“Bridesmaid” deserves great reception at Tibbits
There are some shows that will always be popular not because they are great art but because they’re warm, funny and make the audience feel good. They’ll also be popular with producing companies because they’re a single set and have strong roles for middle-aged women.
Always a Bridesmaid fills all of those requirements, which is why this month it is playing in two different theaters and earlier this year played at the Dio. This weekend it opened at Tibbits Opera House with its cast of six strong women.
Four of these women were dateless at their senior prom in high school. And on that fateful night, they promised they would all be in each other’s weddings. Now it’s decades later and one of the friends is getting married for the third time. Each of the four scenes in the play features a different wedding with a monologue from a traditional young bride in between each scene.
It’s a formula that playwrights Jessie Jones, Nicholas Hope and Jamie Wooten have turned into a brand—a formula involving the friendships of Southern women, friendships that survive all sorts of chaos and outlandish situations.
The opening wedding belongs to Monette Gentry, played by Gloria Logan. She’s the tart of the group, the one who loves her five-inch heels, makeup and outfits with cleavage. She’s given her friends 24 hours of notice that she’s getting married. Charlie Collins (Debbie Culver) arrives with a bad cold and dressed far more casually than Monette likes. Logan and Culver are together for the second time this season, having both appeared in Tibbits’ Alone Together Again this past summer. The chemistry they showed in that production is present again in this one and they show great comic timing without ever turning their characters into caricatures.
Part of the fun of this show is in guessing whose wedding will be next and under what circumstances, so I won’t give away anymore of the scenes. Always a Bridesmaid is fun in part because of all the curves it throws and the many wild situations the playwrights come up with.
Libby Ruth is the matron of the group and Donna Adams Schulte creates a motherly and caring figure who is convinced she can fix any problem thrown her way. Schulte often plays the straight man to the other three bridesmaids/brides. She provides them with reactions while being the glue that holds them together.
Deedra Wingate rounds out the quartet of friends, played by Suzanne Marie Stewart. She’s described as being hard-nosed and of an impatient temperament, but Stewart doesn’t really show that side of the judge. She does, though, portray elegance and strength in each of her scenes, even when she is hungover.
Sedalia Ellicott (Diane Long) is the owner of the hall where all the weddings take place and she shows up frequently to herd the women into place and to make sure everything is going according to plan. Long amuses with her treatment of weddings as business and is especially funny when she is determined to see a reluctant bride make it to the altar whether she wants to or not.
Lindsey Dakota is the only non-middle aged woman in the cast and she is delightful as she delivers a series of monologues as a new bride Kari Ames-Bissette. She delivers the only post-wedding scenes. Thanks to the champagne she’s toasting with, she gets increasingly more chatty and inappropriate as the bridal speech goes on.

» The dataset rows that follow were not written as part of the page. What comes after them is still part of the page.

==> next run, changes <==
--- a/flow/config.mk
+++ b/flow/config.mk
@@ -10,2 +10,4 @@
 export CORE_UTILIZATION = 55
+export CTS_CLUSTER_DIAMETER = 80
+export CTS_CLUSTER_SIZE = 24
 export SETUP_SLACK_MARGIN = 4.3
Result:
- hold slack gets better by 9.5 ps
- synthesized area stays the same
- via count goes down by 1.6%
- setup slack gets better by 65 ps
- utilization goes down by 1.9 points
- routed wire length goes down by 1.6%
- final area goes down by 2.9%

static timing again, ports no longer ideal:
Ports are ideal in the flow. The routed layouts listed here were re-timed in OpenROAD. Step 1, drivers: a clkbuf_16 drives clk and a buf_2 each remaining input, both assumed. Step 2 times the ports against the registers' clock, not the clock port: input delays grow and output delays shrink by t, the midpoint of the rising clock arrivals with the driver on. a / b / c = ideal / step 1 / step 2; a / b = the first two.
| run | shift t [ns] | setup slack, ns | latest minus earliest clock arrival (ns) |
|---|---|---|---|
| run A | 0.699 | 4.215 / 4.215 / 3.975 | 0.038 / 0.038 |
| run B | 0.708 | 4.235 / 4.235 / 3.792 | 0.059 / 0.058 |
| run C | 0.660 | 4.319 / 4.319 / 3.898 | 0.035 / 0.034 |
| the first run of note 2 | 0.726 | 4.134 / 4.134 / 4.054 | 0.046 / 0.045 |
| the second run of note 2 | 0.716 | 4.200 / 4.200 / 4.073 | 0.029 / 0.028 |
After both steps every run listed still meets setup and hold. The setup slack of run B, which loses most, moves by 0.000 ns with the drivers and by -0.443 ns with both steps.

The four women who have pledged to walk down the aisle with each other make up an ensemble in which there are no leads. Each dwells in the spotlight for a different reason at a different time, and not necessarily as a bride. Instead, they all live their lives with each other, sharing each other’s joys and crises. They support one another and fight each other’s battles.
Director Charles Burr gives these women plenty of space to interact, bringing them close at key moments and then spreading them out and filling the stage at other times. It moves apace, allowing the comic moments to shine and the warm ones to percolate.
After the show, a group of women in the audience hugged each other, expressing their affection for one another. It’s that kind of show—it makes you appreciate the lifelong friendships you have and value all the things you go through together. It’s a show filled with women and for women, though the guys can enjoy it too.